We then turned to investigate the nature of the decay channel inhibited by the azetidinyl substituent. Whereas it has been suggested that small-ring substituents inhibit the population of TICT states,7,8 the existence of TICT states for 7-substituted coumarins has never been firmly established.9 As a starting point, we performed femtosecond (fs) transient absorption (TA, 400 nm excitation and 100 fs time resolution, see ESI) and fluorescence up-conversion spectroscopy measurements (FLUPS, 400 nm excitation, 1340 nm mixing pulse, 0.1 mm BBO, see ESI) on the model fluorophores 1 and 2, to look for spectral signatures of a TICT state. We chose to work on the fluorophores because the measured ϕF values (0.92 for 1 vs. 0.06 for 2) suggest that switching to the azetidinyl substituent renders radiative decay the predominant excited state process, whereas for the esters 3–5 heterolytic bond cleavage contributes to the kinetics of excited state decay, which may obscure the analysis.

The FLUPS and TA data were analyzed globally assuming a series of exponential steps to obtain evolution associated emission or differential absorption spectra (EAES or EADS), respectively.18 FLUPS data in H2O and DMSO (Fig. 2) could be described for both dyes assuming three successive exponential steps. In H2O (Fig. 2a–d), a two-step red shift was observed, with a magnitude twice as large for 2 than for 1 (∼1200 and ∼200 cm−1 vs. ∼680 and ∼100 cm−1, respectively). Furthermore, the longer time constant (reflecting the fluorescence lifetime, τF, also determined from time-correlated single photon counting experiments, see ESI), is more than one order of magnitude smaller for 2 than for 1 (0.40 ns vs. 5.0 ns).
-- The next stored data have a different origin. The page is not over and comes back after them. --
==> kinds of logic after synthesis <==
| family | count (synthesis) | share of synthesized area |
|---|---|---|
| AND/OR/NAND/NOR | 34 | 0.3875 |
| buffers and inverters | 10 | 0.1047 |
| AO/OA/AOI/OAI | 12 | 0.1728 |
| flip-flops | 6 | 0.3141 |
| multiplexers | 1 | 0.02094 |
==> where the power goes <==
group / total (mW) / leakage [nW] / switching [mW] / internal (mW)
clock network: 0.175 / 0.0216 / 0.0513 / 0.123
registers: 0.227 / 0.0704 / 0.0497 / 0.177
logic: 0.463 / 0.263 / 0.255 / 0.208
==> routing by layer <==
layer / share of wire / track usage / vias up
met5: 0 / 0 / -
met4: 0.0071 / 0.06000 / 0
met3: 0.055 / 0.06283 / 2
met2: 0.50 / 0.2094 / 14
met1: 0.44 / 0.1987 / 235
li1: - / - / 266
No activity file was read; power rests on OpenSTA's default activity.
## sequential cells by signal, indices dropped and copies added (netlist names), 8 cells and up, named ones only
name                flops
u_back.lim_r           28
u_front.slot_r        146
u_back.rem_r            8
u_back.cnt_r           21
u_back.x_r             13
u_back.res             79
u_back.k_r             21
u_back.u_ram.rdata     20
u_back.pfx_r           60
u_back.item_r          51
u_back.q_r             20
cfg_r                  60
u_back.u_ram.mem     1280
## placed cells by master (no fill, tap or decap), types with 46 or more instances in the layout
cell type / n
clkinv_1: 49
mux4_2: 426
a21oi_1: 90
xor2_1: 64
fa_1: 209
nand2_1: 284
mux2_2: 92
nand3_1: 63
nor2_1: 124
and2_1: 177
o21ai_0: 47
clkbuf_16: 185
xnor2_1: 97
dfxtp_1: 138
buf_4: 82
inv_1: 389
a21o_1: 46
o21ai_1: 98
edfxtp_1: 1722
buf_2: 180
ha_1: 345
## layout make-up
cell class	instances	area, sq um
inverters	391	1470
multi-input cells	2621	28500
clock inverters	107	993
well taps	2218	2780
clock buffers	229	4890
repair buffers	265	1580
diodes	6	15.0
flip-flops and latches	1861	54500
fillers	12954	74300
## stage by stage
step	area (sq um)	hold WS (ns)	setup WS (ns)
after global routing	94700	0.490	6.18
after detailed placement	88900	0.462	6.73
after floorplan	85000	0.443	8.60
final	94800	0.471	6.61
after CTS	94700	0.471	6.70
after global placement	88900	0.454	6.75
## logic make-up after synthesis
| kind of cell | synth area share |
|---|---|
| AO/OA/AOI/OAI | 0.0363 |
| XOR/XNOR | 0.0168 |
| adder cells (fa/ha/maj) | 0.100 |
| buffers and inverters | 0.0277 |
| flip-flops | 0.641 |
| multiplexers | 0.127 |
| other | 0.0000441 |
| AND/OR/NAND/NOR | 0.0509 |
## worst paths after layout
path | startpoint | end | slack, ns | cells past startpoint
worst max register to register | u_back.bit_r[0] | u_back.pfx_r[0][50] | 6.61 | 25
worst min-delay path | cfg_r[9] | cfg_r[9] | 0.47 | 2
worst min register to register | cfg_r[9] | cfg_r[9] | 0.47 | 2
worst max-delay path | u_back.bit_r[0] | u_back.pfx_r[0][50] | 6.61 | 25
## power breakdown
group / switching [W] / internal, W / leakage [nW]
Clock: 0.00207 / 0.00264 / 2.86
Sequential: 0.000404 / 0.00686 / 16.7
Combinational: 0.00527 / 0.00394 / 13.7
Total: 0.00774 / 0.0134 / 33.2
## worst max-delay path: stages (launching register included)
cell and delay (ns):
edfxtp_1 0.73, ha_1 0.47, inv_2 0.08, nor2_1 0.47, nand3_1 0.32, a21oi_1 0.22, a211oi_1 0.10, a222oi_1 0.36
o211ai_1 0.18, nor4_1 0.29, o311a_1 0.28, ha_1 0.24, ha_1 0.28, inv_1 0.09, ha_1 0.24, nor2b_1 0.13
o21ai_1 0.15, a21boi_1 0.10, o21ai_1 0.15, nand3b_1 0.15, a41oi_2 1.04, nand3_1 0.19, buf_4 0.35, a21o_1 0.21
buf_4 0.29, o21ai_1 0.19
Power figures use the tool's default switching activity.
On the contrary, in DMSO (Fig. 2e–f) the red shifts (700 cm−1 for both compounds) and the τF (2.7 ns for 2 vs. 3.3 ns for 1) are comparable for the two dyes. The initial red shifts reflect the equilibration of the surrounding polar solvent molecules.19 The larger shifts observed with 2 in H2O point to substantial solvent reorganization and stabilization of the excited state, such as those associated with hydrogen-bond (H-bond) interactions.20 The shorter τF of 2 in H2O and MeOH (see ESI), but not in other highly polar solvents such as MeCN and DMSO (see ESI), does not support involvement of a TICT state. The TA data did not reveal either any spectral signature attributable to any state other than the optically-populated excited state (see ESI). Therefore, other deactivation pathways must be operative.


image file: c7sc03627b-f2.tif
Fig. 2 (a and b) Time-resolved fluorescence of 1 (a) and 2 (b) in H2O. (c–f) EAES obtained from a global target analysis of the time-resolved fluorescence of 1 in H2O (c) and DMSO (e) and of 2 in H2O (d) and DMSO (f), assuming a series of three successive exponential steps with the time constants indicated in the legends.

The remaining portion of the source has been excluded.